In speed climbing, at the first Speed World Cup of the season in Chongqing, Iuliia Kaplina of Russia set a new world record of 7.46 seconds, breaking her previous world record of 7.53 seconds she set at the 2015 Speed World Cup in Chamonix.
Then the next week, at the World Cup in Nanjing, Reza Alipour of Iran and Russia's Iuliia Kaplina set new world records on their way to the men's and women's speed titles of 5.48 and 7.38 seconds respectively. The previous world record for the men was set at 5.60sec by Danyil Boldyrev of Ukraine at the IFSC World Championships in 2014, while for the women was 7.46sec by Iuliia Kaplina herself just a week before in Chongqing.

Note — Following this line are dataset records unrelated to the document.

$ cat src/rtl/lsclk_pkg.sv
package lsclk_pkg;
  localparam int unsigned DATA_W   = 32;
  localparam int unsigned ADDR_W   = 2;
  localparam int unsigned PRESC_W  = 5;
  localparam logic [15:0] CTRL_KEY = 16'h16AA;

  localparam logic [ADDR_W-1:0] ADDR_CTRL  = 2'd0;
  localparam logic [ADDR_W-1:0] ADDR_PRESC = 2'd1;
  localparam logic [ADDR_W-1:0] ADDR_GATE  = 2'd2;

  localparam int unsigned BIT_SEL    = 0;
  localparam int unsigned BIT_EXT_EN = 4;
  localparam int unsigned BIT_BYPASS = 15;

  typedef struct packed {
    logic bypass;
    logic ext_en;
    logic sel;
  } ctrl_t;
endpackage

$ cat src/rtl/lsclk_int_div.sv
module lsclk_int_div
  import lsclk_pkg::*;
#(
  parameter int unsigned PRE_DIV = 32
) (
  input  logic               clk_i,
  input  logic               rst_ni,
  input  logic               tick_i,
  input  logic [PRESC_W-1:0] presc_i,
  output logic               tc_o
);
  logic               pre_last;
  logic [PRESC_W-1:0] post_q;
  logic               post_wrap;

  generate
    if (PRE_DIV <= 1) begin : g_no_pre
      assign pre_last = 1'b1;
    end else begin : g_pre
      localparam int unsigned CW = $clog2(PRE_DIV);
      logic [CW-1:0] pre_q;
      assign pre_last = (pre_q == CW'(PRE_DIV - 1));
      always_ff @(posedge clk_i or negedge rst_ni) begin
        if (!rst_ni)     pre_q <= '0;
        else if (tick_i) pre_q <= pre_last ? '0 : pre_q + 1'b1;
      end
    end
  endgenerate

  // >= so that lowering P while counting still wraps
  assign post_wrap = (post_q >= presc_i);

  always_ff @(posedge clk_i or negedge rst_ni) begin
    if (!rst_ni)                 post_q <= '0;
    else if (tick_i && pre_last) post_q <= post_wrap ? '0 : post_q + 1'b1;
  end

  assign tc_o = tick_i & pre_last & post_wrap;
endmodule

$ cat src/rtl/lsclk_ext_mon.sv
module lsclk_ext_mon #(
  parameter int unsigned TIMEOUT = 1024
) (
  input  logic clk_i,
  input  logic rst_ni,
  input  logic ext_clk_i,
  input  logic arm_i,
  output logic rise_o,
  output logic fail_o
);
  localparam int unsigned CW = (TIMEOUT > 1) ? $clog2(TIMEOUT) : 1;

  logic          s1_q, s2_q, prev_q;
  logic [CW-1:0] cnt_q;
  logic          cnt_last;

  always_ff @(posedge clk_i or negedge rst_ni) begin
    if (!rst_ni) begin
      s1_q   <= 1'b0;
      s2_q   <= 1'b0;
      prev_q <= 1'b0;
    end else begin
      s1_q   <= ext_clk_i;
      s2_q   <= s1_q;
      prev_q <= s2_q;
    end
  end

  assign rise_o   = s2_q & ~prev_q;
  assign cnt_last = (cnt_q == CW'(TIMEOUT - 1));

  always_ff @(posedge clk_i or negedge rst_ni) begin
    if (!rst_ni)                    cnt_q <= '0;
    else if (!arm_i || rise_o)      cnt_q <= '0;
    else if (cnt_last)              cnt_q <= '0;
    else                            cnt_q <= cnt_q + 1'b1;
  end

  assign fail_o = arm_i & ~rise_o & cnt_last;
endmodule

$ cat src/rtl/lsclk_regs.sv
module lsclk_regs
  import lsclk_pkg::*;
(
  input  logic               clk_i,
  input  logic               rst_ni,
  input  logic               we_i,
  input  logic [ADDR_W-1:0]  addr_i,
  input  logic [DATA_W-1:0]  wdata_i,
  input  logic               fail_i,
  output ctrl_t              ctrl_o,
  output logic [PRESC_W-1:0] presc_o,
  output logic               gate_o,
  output logic [DATA_W-1:0]  rdata_o
);
  logic ctrl_wr, presc_wr, gate_wr;
  logic unused_wdata;

  assign ctrl_wr  = we_i && (addr_i == ADDR_CTRL) && (wdata_i[31:16] == CTRL_KEY);
  assign presc_wr = we_i && (addr_i == ADDR_PRESC);
  assign gate_wr  = we_i && (addr_i == ADDR_GATE);
  assign unused_wdata = ^{wdata_i[14:5], wdata_i[3:1]};

  always_ff @(posedge clk_i or negedge rst_ni) begin
    if (!rst_ni) begin
      ctrl_o <= '0;
    end else if (ctrl_wr) begin
      ctrl_o.sel    <= wdata_i[BIT_SEL];
      ctrl_o.ext_en <= wdata_i[BIT_EXT_EN];
      ctrl_o.bypass <= wdata_i[BIT_BYPASS];
    end else if (fail_i && !ctrl_o.bypass) begin
      ctrl_o.sel    <= 1'b0;
    end
  end

  always_ff @(posedge clk_i or negedge rst_ni) begin
    if (!rst_ni)       presc_o <= '0;
    else if (presc_wr) presc_o <= wdata_i[PRESC_W-1:0];
  end

  always_ff @(posedge clk_i or negedge rst_ni) begin
    if (!rst_ni)      gate_o <= 1'b0;
    else if (gate_wr) gate_o <= wdata_i[0];
  end

  always_comb begin
    rdata_o = '0;
    unique case (addr_i)
      ADDR_CTRL: begin
        rdata_o[BIT_SEL]    = ctrl_o.sel;
        rdata_o[BIT_EXT_EN] = ctrl_o.ext_en;
        rdata_o[BIT_BYPASS] = ctrl_o.bypass;
      end
      ADDR_PRESC: rdata_o[PRESC_W-1:0] = presc_o;
      ADDR_GATE:  rdata_o[0]           = gate_o;
      default:    rdata_o = '0;
    endcase
  end
endmodule

$ cat src/rtl/lsclk_sel.sv
module lsclk_sel
  import lsclk_pkg::*;
#(
  parameter int unsigned PRE_DIV = 32,
  parameter int unsigned TIMEOUT = 1024
) (
  input  logic              clk_i,
  input  logic              rst_ni,
  input  logic              int_osc_tick_i,
  input  logic              ext_clk_i,
  input  logic              reg_we_i,
  input  logic [ADDR_W-1:0] reg_addr_i,
  input  logic [DATA_W-1:0] reg_wdata_i,
  output logic [DATA_W-1:0] reg_rdata_o,
  output logic              tick_o,
  output logic              pin_tick_o
);
  ctrl_t              ctrl;
  logic [PRESC_W-1:0] presc;
  logic               gate_en;
  logic               int_tc, ext_rise, ext_fail;
  logic               act_sel_q, tick_q, pin_q;
  logic               tgt_tc, tick_d;

  lsclk_regs i_regs (
    .clk_i   (clk_i),
    .rst_ni  (rst_ni),
    .we_i    (reg_we_i),
    .addr_i  (reg_addr_i),
    .wdata_i (reg_wdata_i),
    .fail_i  (ext_fail),
    .ctrl_o  (ctrl),
    .presc_o (presc),
    .gate_o  (gate_en),
    .rdata_o (reg_rdata_o)
  );

  lsclk_int_div #(.PRE_DIV(PRE_DIV)) i_int_div (
    .clk_i   (clk_i),
    .rst_ni  (rst_ni),
    .tick_i  (int_osc_tick_i),
    .presc_i (presc),
    .tc_o    (int_tc)
  );

  lsclk_ext_mon #(.TIMEOUT(TIMEOUT)) i_ext_mon (
    .clk_i     (clk_i),
    .rst_ni    (rst_ni),
    .ext_clk_i (ext_clk_i),
    .arm_i     (ctrl.sel),
    .rise_o    (ext_rise),
    .fail_o    (ext_fail)
  );

  // changeover waits for the requested path's terminal count
  assign tgt_tc = ctrl.sel ? ext_rise : int_tc;
  assign tick_d = act_sel_q ? ext_rise : int_tc;

  always_ff @(posedge clk_i or negedge rst_ni) begin
    if (!rst_ni) begin
      act_sel_q <= 1'b0;
      tick_q    <= 1'b0;
      pin_q     <= 1'b0;
    end else begin
      if (ctrl.sel != act_sel_q && tgt_tc) act_sel_q <= ctrl.sel;
      tick_q <= tick_d;
      pin_q  <= tick_d & gate_en;
    end
  end

  assign tick_o     = tick_q;
  assign pin_tick_o = pin_q;
endmodule

$ cat config.mk
export PLATFORM = sky130hd
export DESIGN_NAME = lsclk_sel
export DESIGN_NICKNAME = d
export VERILOG_FILES = /design/src/rtl/lsclk_pkg.sv /design/src/rtl/lsclk_int_div.sv /design/src/rtl/lsclk_ext_mon.sv /design/src/rtl/lsclk_regs.sv /design/src/rtl/lsclk_sel.sv
export SDC_FILE = /design/constraint.sdc
export NUM_CORES = 1
export LEC_CHECK = 0
export BUFFER_PORTS_ARGS = -buffer_cell sky130_fd_sc_hd__buf_4
export CAP_MARGIN = 20
export CORE_MARGIN = 2
export CORE_UTILIZATION = 46
export CTS_BUF_LIST = sky130_fd_sc_hd__clkbuf_8
export DETAILED_ROUTE_END_ITERATION = 10
export PLACE_DENSITY = 0.79
export SLEW_MARGIN = 20
export SYNTH_ARGS = -nofsm -noshare
export SYNTH_HDL_FRONTEND = slang
export SYNTH_HIERARCHICAL = 1
export SYNTH_SLANG_ARGS = --single-unit
$ cat constraint.sdc
create_clock -name clk_i -period 1.9 [get_ports clk_i]
set_input_delay 0.19 -clock clk_i [delete_from_list [all_inputs] [get_ports clk_i]]
set_output_delay 0.19 -clock clk_i [all_outputs]
set_load 0.05 [all_outputs]
==> out/results.ini, run 1 <==
[run_status]
status=completed

[sta]
fin_skew_ns=0.002319
tns_ns=0
fin_crit_ns=1.810
final_max_slew_viol_count=0
hold_viol=0
fin_crit_sh_pct=95.26
finalSetupViolations=0
rsz0062_at_grt=no
fin_ws_ns=0.09003
fmax_ghz=0.5525

[cells_and_area]
num-fill-cells=408
nNetsFinal=294
final_util_pct=55.99
syn2layout_area_growth_pct=18.49
drive_above_1_share_pct=31.02
n_antenna_cell=0

[place]
hpwl_um=2493
port_buffers=36
place_congestion=0.7902
dp_worst_setup_slack_ns=0.02990

[synthesis]
synth_edf_count=0
synth.distinct_cells=48
syn_area_um2=2043
synth_warnings=6
yosysTopAreaCell=dfrtp_1
ys_seq_area_share_pct=42.87
ys_seq_elements=35
syn_inst=198
synth_area_leaders=dfrtp_1 (43%), buf_4 (9.6%), ha_1 (5.5%), mux2_2 (3.9%), nand2_1 (2.9%)
synthFlopType=dfrtp_1
async_flop_share_pct=100.0
synth_top_area_share_pct=42.87
syn_avg_cell_area_um2=10.32

[clock_tree]
cts_inserted_buffers=5
clock_sinks=35
root_buffer=clkbuf_8
clockBufferDepth=2
clk_latency_ns=0.28
htree_levels=2
cts_tree=built
clk_pin_slew_ns=0.06

[grt]
grt_remaining_overflow=0
use_met1_pct=15.63
grtUsageMet2_pct=24.21
grt_pass1_vias=1336
gr-max-usage-layer=met2
globalRouteMet3Util_pct=6.268
grt_antenna_before_repair=0
grt_start_max_net_pins=36
track_usage_pct=14.22
grt_pass1_wl_um=5602

[critical_path]
worstPathArrival_ns=1.98
slowest_stage=dfrtp_1
crit_required_ns=2.07
start_kind=flop
cp_cell_sequence=inv_2 > ha_4 > a21o_1 > a31oi_1 > o21ai_2 > and2b_2 > mux2_4 > and2_4
worst-path-max-fanout=3
crit_type=reg2reg
slowest_delay_ns=0.40
cp-end-kind=flop
critPathTopFamily=flip-flops
cp_num_buf_inv=1

[floorplan]
die_w_um=70.65
start_util_pct=47.25
dieHeight_um=70.65
dieArea_um2=4991
ios=73
std_cell_rows=24
core-area_um2=4324

[drt]
dr.pass1.iters=4
wl_per_cell_um=11.20
drc=0
ant_nets=0
routed-via-count=1432
dr.first_iter.drc_count=57
drt-total-wl_um=3325
via_per_inst=4.822

[job]
maxCapViolCount=0

[power]
leakagePower_nw=1.244
irDropWorstVdd_mv=0.5223
powerDensity_nw_per_um2=912.8

[worst_hold_path]
hold_class=in2reg

## routing by layer
metal  part of all wire (%)  wire [um]  up-vias
met3                    9.4        311        6
met5                      0          0        -
li1                       -          -      712
met2                     47       1569       54
met1                     42       1394      660
met4                    1.5         49        0
## cell families (layout without fill, tap and decap cells)
kind of cell	Yosys count	after routing	share of synthesized area [%]
AND/OR/NAND/NOR	70	70	21.07
buffers and inverters	39	61	12.31
flip-flops	35	35	42.87
AO/OA/AOI/OAI	23	23	7.042
multiplexers	14	14	8.022
adder cells (fa/ha/maj)	9	9	5.511
XOR/XNOR	7	7	3.001
other	1	26	0.1835
## layout by cell type (no fill, tap or decap), types with 3 or more instances in the layout
master | netlist | layout
a21o_1 | 3 | 3
a21oi_1 | 6 | 6
and2_1 | 3 | 3
buf_4 | 26 | 41
clkbuf_8 | 0 | 5
conb_1 | 1 | 26
dfrtp_1 | 35 | 35
ha_1 | 9 | 7
inv_1 | 12 | 11
mux2_2 | 7 | 7
mux2_4 | 3 | 3
mux2i_1 | 4 | 4
nand2_1 | 16 | 16
nand3_1 | 5 | 5
nor2_1 | 14 | 14
o21ai_0 | 7 | 7
xnor2_1 | 3 | 3
xor2_1 | 4 | 4
## cell usage after synthesis (3+ instances only)
cell / number
xnor2_1: 3
o21ai_0: 7
nor2_1: 14
nand2_1: 16
mux2i_1: 4
a21oi_1: 6
inv_1: 12
mux2_4: 3
a21o_1: 3
buf_4: 26
ha_1: 9
mux2_2: 7
dfrtp_1: 35
and2_1: 3
xor2_1: 4
nand3_1: 5
## final timing paths
kind	startpoint	end	slack, ns	depth (start not counted)
worst max-delay path	i_regs/presc_o[2]	pin_tick_o	0.09	8
worst min-delay path	reg_wdata_i[3]	i_regs/presc_o[3]	0.14	2
worst max register to register	i_regs/presc_o[2]	pin_tick_o	0.09	8
worst min register to register	i_ext_mon/s1_q	i_ext_mon/s2_q	0.35	0
max in group asynchronous	rst_ni	i_regs/presc_o[0]	1.20	2
min in group asynchronous	rst_ni	i_int_div/g_pre.pre_q[0]	0.40	2
## worst register-to-register path, stage by stage (launching register included)
cell,delay (ns)
dfrtp_1,0.40
inv_2,0.08
ha_4,0.20
a21o_1,0.15
a31oi_1,0.17
o21ai_2,0.08
and2b_2,0.20
mux2_4,0.28
and2_4,0.15
## sequential cells by signal, summed over array words and instances (netlist names)
| signal | cells |
|---|---|
| act_sel_q | 1 |
| i_ext_mon/cnt_q | 10 |
| i_ext_mon/prev_q | 1 |
| i_ext_mon/s1_q | 1 |
| i_ext_mon/s2_q | 1 |
| i_int_div/g_pre.pre_q | 5 |
| i_int_div/post_q | 5 |
| i_regs/ctrl_o | 3 |
| i_regs/gate_o | 1 |
| i_regs/presc_o | 5 |
| pin_tick_o | 1 |
| tick_o | 1 |
## what timing repair did
action                     4_1_cts  5_1_grt
pin swaps                        0        2
buffers inserted                 0        0
hold buffers                     1        1
hold endpoints to repair        35        1
gates resized for setup          1        4
setup endpoints to repair        1        2
## area by class of cell
class / instances / area, um^2 / area share [%]
Clock buffer: 5 / 68.82 / 2.842
Clock inverter: 1 / 3.754 / 0.1550
Inverter: 12 / 45.04 / 1.860
Multi-Input combinational cell: 149 / 1035 / 42.74
Sequential cell: 35 / 875.8 / 36.18
Tap cell: 52 / 65.06 / 2.687
Timing Repair Buffer: 43 / 327.8 / 13.54
## power breakdown
part           internal, mW  leakage, nW  switching (mW)
clock                 0.238       0.0413           0.229
combinational         0.329        0.776           0.401
sequential            0.885        0.428           0.128
## per-stage QoR
stage	instance area [um^2]	hold WS, ns	total power [mW]	instances
after floorplan	2137	-0.1056	1.550	223
after global placement	2303	0.1672	1.696	289
after detailed placement	2303	0.1657	1.723	289
after CTS	2399	0.006486	2.224	296
after global routing	2421	0.1276	2.393	297
final	2421	0.1399	2.210	297
Power figures use the tool's default switching activity.
==> run 2, diff against run 1 <==
- ABC_AREA: default -> 1
- CORE_UTILIZATION: 46 -> 47
==> out/results.ini, run 2 <==
[synthesis]
synth.distinct_cells=33  ; -31%
ys_seq_elements=35  ; unchanged
ys_seq_area_share_pct=39.89  ; -3.0 points
async_flop_share_pct=100.0  ; unchanged
synth_top_area_share_pct=39.89  ; -3.0 points
syn_avg_cell_area_um2=8.103  ; -21%
syn_area_um2=2196  ; +7.5%
synth_edf_count=0  ; unchanged
synth_warnings=6  ; unchanged
synth_most_common_cell=nand2_1
yosysTopAreaCell=dfrtp_1
synthFlopType=dfrtp_1
syn_inst=271  ; +37%
ys_top_cells_by_count=nand2_1 (56), inv_1 (42), dfrtp_1 (35)
synth_area_leaders=dfrtp_1 (40%), nand2_1 (9.6%), buf_4 (8.9%), inv_1 (7.2%), nor2_1 (5.8%)

[clock_tree]
htree_levels=2  ; unchanged
clockBufferDepth=2  ; unchanged
clock_sinks=35  ; unchanged
clk_pin_slew_ns=0.07  ; about the same
clk_latency_ns=0.29  ; about the same
post_cts_resized=0  ; -1
cts_tree=built
root_buffer=clkbuf_8
post-cts-setup-buffers=0  ; unchanged
cts_inserted_buffers=5  ; unchanged

[drt]
via_per_inst=4.639  ; -3.8%
wl_per_cell_um=9.951  ; -11%
dr.pass1.iters=4  ; unchanged
dr.first_iter.drc_count=51  ; -11%
ant_nets=0  ; unchanged
routed-via-count=1707  ; +19%
drc=0  ; unchanged
drt-total-wl_um=3662  ; +10%

[sta]
rsz0062_at_grt=no
fin_crit_sh_pct=82.08  ; -13 points
tns_ns=0  ; unchanged
whs_ns=0.1459  ; +0.006018 ns
finalSetupViolations=0  ; unchanged
fin_skew_ns=0.003978  ; +0.001659 ns
fin_crit_ns=1.559  ; -0.2505 ns
fmax_ghz=0.6412  ; +16%
final_max_slew_viol_count=0  ; unchanged
hold_viol=0  ; unchanged

[floorplan]
ios=73  ; unchanged
dieHeight_um=72.35  ; +2.4%
die_w_um=72.35  ; +2.4%
start_util_pct=49.74  ; +2.5 points
core-area_um2=4414  ; +2.1%
std_cell_rows=24  ; unchanged
dieArea_um2=5235  ; +4.9%

[place]
place_area_um2=2426  ; +5.3%
port_buffers=36  ; unchanged
hpwl_um=2873  ; +15%
place_congestion=0.7946  ; +0.56%

[cells_and_area]
final_util_pct=57.26  ; +1.3 points
n_antenna_cell=0  ; unchanged
regMostFlops=i_ext_mon/cnt_q
largest_reg_flops=10  ; unchanged
layout_commonest_cell=nand2_1
final_cell_mix=nand2_1 (56), inv_1 (44), buf_4 (37), dfrtp_1 (35), nor2_1 (34)
nNetsFinal=363  ; +23%
stdcell_area_um2=2527  ; +4.4%
drive_above_1_share_pct=23.73  ; -7.3 points
num-fill-cells=402  ; -1.5%
syn2layout_area_growth_pct=15.10
regArea_um2=875.8  ; unchanged
multiInputGateArea_um2=1050  ; +1.5%

[grt]
track_usage_pct=15.67  ; +1.5 points
grt_remaining_overflow=0  ; unchanged
grt_pass1_wl_um=6403  ; +14%
grt_start_max_net_pins=36  ; unchanged
grt_pass1_vias=1593  ; +19%
grt_antenna_before_repair=0  ; unchanged

[power]
powerDensity_nw_per_um2=832.8  ; -8.8%
total_power_mw=2.105  ; -4.8%
leakagePower_nw=1.358  ; +9.2%
irDropWorstVdd_mv=0.3927  ; -25%

[critical_path]
crit_required_ns=2.09  ; +0.02 ns
start_kind=flop
slowest_stage=dfrtp_1
worstPathArrival_ns=1.75  ; -0.23 ns
slowest_delay_ns=0.40  ; about the same
critPathTopFamily=simple AND/OR/NAND/NOR gates
worst-path-max-fanout=8  ; +5
cp-end-kind=flop
cp_num_buf_inv=2  ; +1
crit_type=reg2reg
cp_cell_sequence=ha_1 > and3_1 > ha_1 > nand2_8 > nor2_2 > inv_1 > nand2_1 > nand2_2 > inv_1

[run_status]
status=completed

[job]
maxCapViolCount=0  ; unchanged

[worst_hold_path]
hold_class=in2reg

[run 2: changes by cell type after synthesis, sizes merged, moves of 3 or more]
cell    change
mux2i       -4
nand2      +45
a21o        -3
mux2        -9
nand2b      -3
nand3       +6
and2        -5
nor2       +35
inv        +30
xor2        -3
[run 2: kinds of logic (layout without fill, tap and decap cells)]
| group | count (synthesis) | in the layout | share of synthesized area (%) |
|---|---|---|---|
| compound gates | 18 | 18 | 4.672 |
| xor+xnor | 3 | 3 | 1.197 |
| fa+ha+maj | 9 | 9 | 5.128 |
| buf+inv | 69 | 89 | 16.58 |
| flops | 35 | 35 | 39.89 |
| mux | 1 | 1 | 0.5128 |
| other cells | 1 | 26 | 0.1708 |
| simple gates | 135 | 135 | 31.85 |
[run 2: report_power, final]
part	switching [mW]	internal [mW]	leakage (nW)	total [mW]
Combinational	0.438	0.223	0.862	0.660
Clock	0.258	0.246	0.0505	0.504
Sequential	0.0775	0.862	0.446	0.940
[run 2: routing by layer]
layer  part of all wire (%)  GRT usage (%)
met4                    1.7          9.853
met3                    7.1          3.750
met1                     44          18.15
met5                      0              0
met2                     47          25.99
[run 2: worst paths after layout]
| kind | startpoint | endpoint | slack (ns) | cells after the start |
|---|---|---|---|---|
| hold / removal | reg_wdata_i[3] | i_regs/presc_o[3] | 0.15 | 3 |
| hold reg to reg | i_ext_mon/s1_q | i_ext_mon/s2_q | 0.35 | 0 |
| setup reg to reg | i_int_div/g_pre.pre_q[0] | tick_o | 0.34 | 9 |
| setup / recovery | i_int_div/g_pre.pre_q[0] | tick_o | 0.34 | 9 |
| max in group asynchronous | rst_ni | i_regs/ctrl_o[0] | 1.22 | 2 |
| min in group asynchronous | rst_ni | i_ext_mon/cnt_q[7] | 0.38 | 2 |
[run 2: cell type report]
class,count,area share (%)
Clock inverter,3,0.4951
Clock buffer,5,2.723
Sequential cell,35,34.65
Timing Repair Buffer,39,11.78
Inverter,42,6.238
Tap cell,52,2.574
Multi-Input combinational cell,192,41.53
[run 2: timing repair]
item | in CTS | in global routing
hold buffers | 2 | 0
setup endpoints to repair | 0 | 0
hold endpoints to repair | 36 | 0
[run 2: stage by stage]
| step | worst slack [ns] | cells |
|---|---|---|
| after floorplan | 0.4096 | 296 |
| after global placement | 0.3585 | 358 |
| after detailed placement | 0.3482 | 358 |
| after CTS | 0.3352 | 368 |
| after global routing | 0.2261 | 368 |
| final | 0.3405 | 368 |
[run 2: worst reg2reg max path, stage by stage (launching register included)]
cell	delay (ns)
dfrtp_1	0.40
ha_1	0.22
and3_1	0.18
ha_1	0.24
nand2_8	0.12
nor2_2	0.06
inv_1	0.07
nand2_1	0.06
nand2_2	0.06
inv_1	0.04
==> run 3, diff against run 2 <==
- ABC_AREA: 1 -> 0
- CORE_UTILIZATION: 47 -> 51
- PLACE_DENSITY: 0.79 -> 0.83
- clock period: 1.9 -> 1.5 ns (I/O delays scaled with it)
==> out/results.ini, run 3 (same netlist as run 1, synthesis figures left out) <==
[run_status]
status=finished with violations
violations=setup timing

[cells_and_area]
nNetsFinal=315  ; -13%
regMostFlops=i_ext_mon/cnt_q
drive_above_1_share_pct=42.70  ; +19 points
layout_commonest_cell=buf_4
n_antenna_cell=0  ; unchanged
final_cell_mix=buf_4 (58), dfrtp_1 (35), conb_1 (26), nand2_1 (16), nor2_1 (13)
syn2layout_area_growth_pct=33.13
final_util_pct=69.50  ; +12 points
largest_reg_flops=10  ; unchanged

[drt]
ant_nets=0  ; unchanged
via_per_inst=4.877  ; +5.1%
drt-total-wl_um=4100  ; +12%
drc=0  ; unchanged
routed-via-count=1546  ; -9.4%
dr.first_iter.drc_count=43  ; -16%
dr.pass1.iters=4  ; unchanged
wl_per_cell_um=12.93  ; +30%

[sta]
fin_crit_sh_pct=118.2  ; +36 points
fin_ws_ns=-0.2730  ; -0.6135 ns
whs_ns=0.09714  ; -0.04874 ns
hold_viol=0  ; unchanged
fin_skew_ns=0.004018  ; +0.00004002 ns
fin_crit_ns=1.773  ; +0.2135 ns
finalSetupViolations=8  ; +8
fmax_ghz=0.5640  ; -12%
rsz0062_at_grt=yes
final_max_slew_viol_count=0  ; unchanged

[power]
swShare_pct=34.76  ; -2.0 points
power_frac_seq_pct=38.4  ; -6.3 points
p_switching_mw=1.155  ; +49%
leakagePower_nw=1.367  ; +0.63%
powerDensity_nw_per_um2=1221  ; +47%
irDropWorstVdd_mv=0.8960  ; +130%
internal_power_mw=2.167  ; +63%
combPwrFrac_pct=41.4  ; +10 points
power.share.clock_pct=20.3  ; -3.7 points

[grt]
grt_pass1_vias=1563  ; -1.9%
grt_antenna_before_repair=0  ; unchanged
grt_start_max_net_pins=36  ; unchanged
grt_remaining_overflow=0  ; unchanged
grt_pass1_wl_um=6741  ; +5.3%
track_usage_pct=20.22  ; +4.5 points

[critical_path]
r2r-end=pin_tick_o
cp-startpoint=i_int_div/post_q[2]
reg2reg_from=i_int_div/post_q[2]
worstPathArrival_ns=1.95  ; +0.20 ns
crit_required_ns=1.68  ; -0.41 ns
r2r_cells=7  ; -2
start_kind=flop
rrSetupSlack_ns=-0.27  ; -0.61 ns
cp-end-kind=flop
crit_type=reg2reg
worst-path-max-fanout=2  ; -6

[clock_tree]
htree_levels=2  ; unchanged
clk_pin_slew_ns=0.07  ; about the same
clk_latency_ns=0.28  ; about the same
root_buffer=clkbuf_8
cts_inserted_buffers=5  ; unchanged
clock_sinks=35  ; unchanged
clockBufferDepth=2  ; unchanged
cts_tree=built

[floorplan]
die_w_um=67.30  ; -7.0%
dieArea_um2=4529  ; -13%
dieHeight_um=67.30  ; -7.0%
std_cell_rows=23  ; -4.2%
core-area_um2=3914  ; -11%
ios=73  ; unchanged
start_util_pct=52.21  ; +2.5 points

[job]
maxCapViolCount=0  ; unchanged

[place]
place_congestion=0.7420  ; -6.6%
hpwl_um=2930  ; +2.0%
port_buffers=36  ; unchanged

[worst_hold_path]
min_to=i_regs/ctrl_o[2]
whs_path_depth=2  ; -1
hold_class=in2reg
min_from=reg_wdata_i[15]

-- run 3: metrics by stage --
step / TNS, ns / power [mW] / cells / setup WS, ns / area, um^2
2_1_floorplan: -0.5334 / 1.993 / 223 / -0.3160 / 2162
3_3_place_gp: -0.7565 / 2.311 / 298 / -0.2956 / 2409
3_5_place_dp: -1.233 / 2.366 / 298 / -0.3466 / 2409
4_1_cts: -1.183 / 3.285 / 316 / -0.2875 / 2678
5_1_grt: -1.867 / 3.560 / 317 / -0.3389 / 2720
6_report: -1.112 / 3.321 / 317 / -0.2730 / 2720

Changes from the previous season 
For the 2017 season, the IFSC changed the timing method for the finals of World Cup tournaments. First, climbing time for lead finals was reduced from eight to six minutes. Second, climbing time for bouldering finals was reduced from four minutes plus to four minutes dead. This means climbers can no longer continue their attempt after the four minute mark, even if they're off the mats before the clock runs out, which was the previous rule.

Streaming controversy 
Before the start of the 2017 season, the IFSC announced that they had signed a three-year contract with the streaming platform FloSports, which would have made the streams of climbing World Cups available only to paying customers instead of being freely accessible. This led to an online petition asking the IFSC to change their deal with FloSports, which was signed by more than 12,000 people, and an open letter by the Athletes' Commission. The Commission voiced their frustration over the way the IFSC had previously communicated with the community at large, and "asked the athletes to withdraw cooperation with the livestream media until changes are made". On the next day the IFSC apologized for having made a mistake, and announced that the deal with FloSports had not actually been signed yet despite the earlier press release, and would not be concluded.

Overview

Bouldering 

An overall ranking was determined based upon points, which athletes were awarded for finishing in the top 30 of each individual event.

Men 
6 best competition results were counted (not counting points in brackets) for IFSC Climbing World Cup 2017.

Women 
6 best competition results were counted (not counting points in brackets) for IFSC Climbing World Cup 2017.

National Teams 
For National Team Ranking, 3 best results per competition and category were counted (not counting results in brackets).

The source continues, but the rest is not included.